He gave her an incredulous look. “You know that werewolves don't exist.”
“But someone might think so, and this someone, according to the prints I pulled from the dagger, is . . . Chris Argent.”
“You could've cut to that detail right away,” Gibbs growled, already heading out of the lab.
“Whoa.” Abby gave his back a frown. “Patience is a virtue, you know? Besides, I figured you wanted to hear all I got. But I guess you're not interested in knowing that Argent was linked to a couple of similar crimes across the country in the past few years.”

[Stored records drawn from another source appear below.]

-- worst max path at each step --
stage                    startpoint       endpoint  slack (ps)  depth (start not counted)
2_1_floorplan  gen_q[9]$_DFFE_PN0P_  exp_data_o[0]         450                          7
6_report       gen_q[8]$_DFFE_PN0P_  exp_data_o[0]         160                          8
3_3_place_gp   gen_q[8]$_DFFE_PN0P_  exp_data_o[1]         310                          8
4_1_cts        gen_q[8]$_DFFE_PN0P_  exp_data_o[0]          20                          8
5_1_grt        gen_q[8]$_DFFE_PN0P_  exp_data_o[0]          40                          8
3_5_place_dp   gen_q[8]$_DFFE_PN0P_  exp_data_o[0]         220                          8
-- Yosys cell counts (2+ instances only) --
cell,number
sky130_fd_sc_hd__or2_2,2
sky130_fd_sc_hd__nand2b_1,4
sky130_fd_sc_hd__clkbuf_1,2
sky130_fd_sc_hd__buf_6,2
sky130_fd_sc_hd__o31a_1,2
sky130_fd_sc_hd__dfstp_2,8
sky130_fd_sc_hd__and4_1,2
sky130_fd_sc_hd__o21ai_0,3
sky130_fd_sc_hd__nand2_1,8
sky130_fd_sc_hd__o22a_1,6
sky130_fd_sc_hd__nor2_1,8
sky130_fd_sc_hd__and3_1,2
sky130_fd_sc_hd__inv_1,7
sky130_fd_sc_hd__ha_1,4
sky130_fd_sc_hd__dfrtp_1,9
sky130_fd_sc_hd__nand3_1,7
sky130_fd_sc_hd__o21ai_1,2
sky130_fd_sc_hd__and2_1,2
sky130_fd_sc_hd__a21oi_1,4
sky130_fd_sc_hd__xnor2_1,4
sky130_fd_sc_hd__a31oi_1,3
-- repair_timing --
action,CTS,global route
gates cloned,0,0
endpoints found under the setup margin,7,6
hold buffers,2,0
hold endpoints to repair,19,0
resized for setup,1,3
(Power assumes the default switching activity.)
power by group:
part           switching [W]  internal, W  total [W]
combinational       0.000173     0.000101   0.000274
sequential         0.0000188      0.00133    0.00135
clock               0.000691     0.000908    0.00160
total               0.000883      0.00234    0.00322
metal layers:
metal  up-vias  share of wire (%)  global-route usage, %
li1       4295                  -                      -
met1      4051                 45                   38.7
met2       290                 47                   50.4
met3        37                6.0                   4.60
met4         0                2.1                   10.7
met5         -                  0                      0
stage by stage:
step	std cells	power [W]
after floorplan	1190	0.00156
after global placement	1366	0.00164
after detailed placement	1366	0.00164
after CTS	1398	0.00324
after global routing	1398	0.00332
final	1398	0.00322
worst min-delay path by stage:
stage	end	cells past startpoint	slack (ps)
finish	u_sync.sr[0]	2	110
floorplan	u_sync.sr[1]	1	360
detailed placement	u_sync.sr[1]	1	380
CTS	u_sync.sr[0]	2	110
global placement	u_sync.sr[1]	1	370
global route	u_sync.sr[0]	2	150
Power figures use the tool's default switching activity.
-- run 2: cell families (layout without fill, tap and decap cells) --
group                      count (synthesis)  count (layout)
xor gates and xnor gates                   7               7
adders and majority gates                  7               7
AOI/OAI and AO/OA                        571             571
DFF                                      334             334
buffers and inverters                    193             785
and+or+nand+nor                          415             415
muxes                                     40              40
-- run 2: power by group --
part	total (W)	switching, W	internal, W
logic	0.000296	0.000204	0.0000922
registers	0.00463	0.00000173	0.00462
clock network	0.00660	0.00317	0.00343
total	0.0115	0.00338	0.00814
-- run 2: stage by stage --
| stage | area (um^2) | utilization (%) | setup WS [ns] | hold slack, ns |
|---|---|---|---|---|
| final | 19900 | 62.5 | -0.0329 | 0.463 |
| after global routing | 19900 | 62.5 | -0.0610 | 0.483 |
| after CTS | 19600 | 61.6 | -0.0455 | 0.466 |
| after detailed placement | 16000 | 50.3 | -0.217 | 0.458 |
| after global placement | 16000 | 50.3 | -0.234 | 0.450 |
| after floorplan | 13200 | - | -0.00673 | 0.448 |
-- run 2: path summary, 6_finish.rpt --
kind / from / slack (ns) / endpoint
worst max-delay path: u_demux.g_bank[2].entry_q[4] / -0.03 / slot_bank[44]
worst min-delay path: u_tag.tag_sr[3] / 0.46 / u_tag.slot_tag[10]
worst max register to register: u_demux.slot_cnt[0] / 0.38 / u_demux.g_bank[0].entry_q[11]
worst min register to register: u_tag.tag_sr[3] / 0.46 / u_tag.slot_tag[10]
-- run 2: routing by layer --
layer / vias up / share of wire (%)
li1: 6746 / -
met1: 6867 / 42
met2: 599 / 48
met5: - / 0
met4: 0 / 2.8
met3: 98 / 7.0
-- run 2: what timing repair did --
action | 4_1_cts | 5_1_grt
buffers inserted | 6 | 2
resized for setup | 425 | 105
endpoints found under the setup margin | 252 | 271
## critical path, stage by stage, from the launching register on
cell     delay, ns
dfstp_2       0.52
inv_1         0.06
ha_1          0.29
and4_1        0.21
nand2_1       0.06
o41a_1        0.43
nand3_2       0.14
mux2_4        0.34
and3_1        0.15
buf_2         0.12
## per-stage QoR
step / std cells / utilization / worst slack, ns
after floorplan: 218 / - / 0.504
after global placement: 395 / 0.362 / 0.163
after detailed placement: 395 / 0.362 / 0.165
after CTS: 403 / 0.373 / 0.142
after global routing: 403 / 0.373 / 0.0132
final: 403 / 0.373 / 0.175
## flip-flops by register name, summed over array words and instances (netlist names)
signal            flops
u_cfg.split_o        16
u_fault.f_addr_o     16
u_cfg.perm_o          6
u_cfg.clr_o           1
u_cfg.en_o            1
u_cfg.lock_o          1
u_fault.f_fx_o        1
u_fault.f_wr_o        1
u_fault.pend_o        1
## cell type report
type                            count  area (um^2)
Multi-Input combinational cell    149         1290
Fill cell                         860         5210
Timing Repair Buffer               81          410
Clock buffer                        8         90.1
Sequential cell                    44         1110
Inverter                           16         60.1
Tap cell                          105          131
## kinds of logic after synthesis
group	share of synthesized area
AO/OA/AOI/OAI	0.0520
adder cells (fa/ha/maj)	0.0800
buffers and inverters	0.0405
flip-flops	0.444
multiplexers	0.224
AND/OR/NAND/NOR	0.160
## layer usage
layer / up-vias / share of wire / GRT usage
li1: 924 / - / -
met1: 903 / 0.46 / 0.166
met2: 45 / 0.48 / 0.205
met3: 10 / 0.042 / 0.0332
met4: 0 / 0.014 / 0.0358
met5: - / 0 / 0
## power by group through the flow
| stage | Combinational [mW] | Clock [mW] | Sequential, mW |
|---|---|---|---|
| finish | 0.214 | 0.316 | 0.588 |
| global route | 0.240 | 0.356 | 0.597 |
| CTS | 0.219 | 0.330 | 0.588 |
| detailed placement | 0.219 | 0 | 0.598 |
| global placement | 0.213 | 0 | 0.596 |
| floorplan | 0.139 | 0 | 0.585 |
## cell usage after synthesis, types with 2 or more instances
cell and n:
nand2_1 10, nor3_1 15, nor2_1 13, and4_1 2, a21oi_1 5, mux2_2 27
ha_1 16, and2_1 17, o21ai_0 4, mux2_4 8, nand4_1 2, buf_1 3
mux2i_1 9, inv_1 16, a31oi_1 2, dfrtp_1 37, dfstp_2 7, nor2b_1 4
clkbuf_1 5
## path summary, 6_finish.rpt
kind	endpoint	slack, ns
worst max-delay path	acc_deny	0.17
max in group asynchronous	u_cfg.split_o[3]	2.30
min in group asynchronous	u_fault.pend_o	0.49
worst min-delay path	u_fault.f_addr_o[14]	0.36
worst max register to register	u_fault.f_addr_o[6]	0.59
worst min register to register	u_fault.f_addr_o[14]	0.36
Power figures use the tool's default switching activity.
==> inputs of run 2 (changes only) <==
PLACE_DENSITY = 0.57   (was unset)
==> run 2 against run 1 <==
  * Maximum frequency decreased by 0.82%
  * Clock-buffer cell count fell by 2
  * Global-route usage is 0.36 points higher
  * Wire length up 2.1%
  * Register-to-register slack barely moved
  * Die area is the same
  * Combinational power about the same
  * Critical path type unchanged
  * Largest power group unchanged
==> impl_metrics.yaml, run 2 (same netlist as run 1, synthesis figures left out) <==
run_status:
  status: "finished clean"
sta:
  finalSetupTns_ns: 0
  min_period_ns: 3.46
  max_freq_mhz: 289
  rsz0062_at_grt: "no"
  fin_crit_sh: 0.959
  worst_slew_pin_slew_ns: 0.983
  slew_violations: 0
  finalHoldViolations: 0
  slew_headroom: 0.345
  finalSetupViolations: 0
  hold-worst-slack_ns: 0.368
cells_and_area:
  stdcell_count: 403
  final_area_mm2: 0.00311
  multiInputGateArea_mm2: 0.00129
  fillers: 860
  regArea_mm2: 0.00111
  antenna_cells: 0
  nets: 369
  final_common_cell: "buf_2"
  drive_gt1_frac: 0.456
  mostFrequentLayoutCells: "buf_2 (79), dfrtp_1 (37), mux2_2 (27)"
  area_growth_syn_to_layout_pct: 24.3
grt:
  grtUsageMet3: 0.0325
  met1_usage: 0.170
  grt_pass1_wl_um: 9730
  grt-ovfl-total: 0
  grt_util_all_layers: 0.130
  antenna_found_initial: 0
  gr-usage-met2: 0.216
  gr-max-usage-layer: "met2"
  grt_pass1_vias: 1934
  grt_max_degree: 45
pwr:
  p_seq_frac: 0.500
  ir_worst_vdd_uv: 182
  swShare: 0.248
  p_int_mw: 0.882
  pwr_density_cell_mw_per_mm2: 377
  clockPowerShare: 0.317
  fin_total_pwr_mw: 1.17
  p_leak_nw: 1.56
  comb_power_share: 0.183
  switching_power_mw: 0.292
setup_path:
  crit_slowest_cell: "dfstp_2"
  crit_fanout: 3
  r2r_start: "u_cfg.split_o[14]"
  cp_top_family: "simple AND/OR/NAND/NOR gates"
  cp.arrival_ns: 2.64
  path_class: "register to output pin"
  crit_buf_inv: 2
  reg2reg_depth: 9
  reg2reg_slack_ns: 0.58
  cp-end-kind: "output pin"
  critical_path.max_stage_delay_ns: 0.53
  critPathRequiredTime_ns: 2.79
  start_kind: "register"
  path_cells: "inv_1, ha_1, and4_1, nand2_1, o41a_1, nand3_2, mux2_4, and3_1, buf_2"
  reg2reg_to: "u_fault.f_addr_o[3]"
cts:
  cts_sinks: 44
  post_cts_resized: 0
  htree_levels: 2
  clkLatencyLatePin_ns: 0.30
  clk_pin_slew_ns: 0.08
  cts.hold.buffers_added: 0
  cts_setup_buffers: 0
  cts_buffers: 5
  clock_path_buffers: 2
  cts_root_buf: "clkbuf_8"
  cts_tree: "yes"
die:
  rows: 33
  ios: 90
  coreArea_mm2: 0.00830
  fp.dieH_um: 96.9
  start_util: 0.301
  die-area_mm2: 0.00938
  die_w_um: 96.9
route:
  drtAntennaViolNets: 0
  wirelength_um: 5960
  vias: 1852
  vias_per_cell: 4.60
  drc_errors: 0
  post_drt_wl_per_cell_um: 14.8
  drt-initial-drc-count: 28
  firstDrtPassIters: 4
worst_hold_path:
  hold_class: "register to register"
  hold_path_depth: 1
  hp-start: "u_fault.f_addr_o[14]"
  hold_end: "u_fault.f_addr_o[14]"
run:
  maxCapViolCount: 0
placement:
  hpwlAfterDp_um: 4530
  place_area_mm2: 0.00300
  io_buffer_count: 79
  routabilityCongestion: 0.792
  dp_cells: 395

Gibbs stopped, turning to face her. “Ever convicted?”
“Never even charged.”
~ ~ ~
Chris Argent didn't have anything to hide—or so he said—but he was too calm for Gibbs' liking, and his gut told him there was more to the man than meets the eye. They could link him to the dagger all right, but it wasn't a murder weapon, technically spoken. Even if it were, Argent presented a receipt that proved he'd sold the very weapon to the very dead Private a few days ago, a sufficient explanation for his prints all over it. Searching his hotel room hadn't brought up anything noteworthy; there was a variety of firearms and other weapons, all of them legal and accounted for. No wolfsbane. Nothing that could be used against him.
“I have clients to meet, business to make. Unless you want to arrest me, I'd say this conversation is over.”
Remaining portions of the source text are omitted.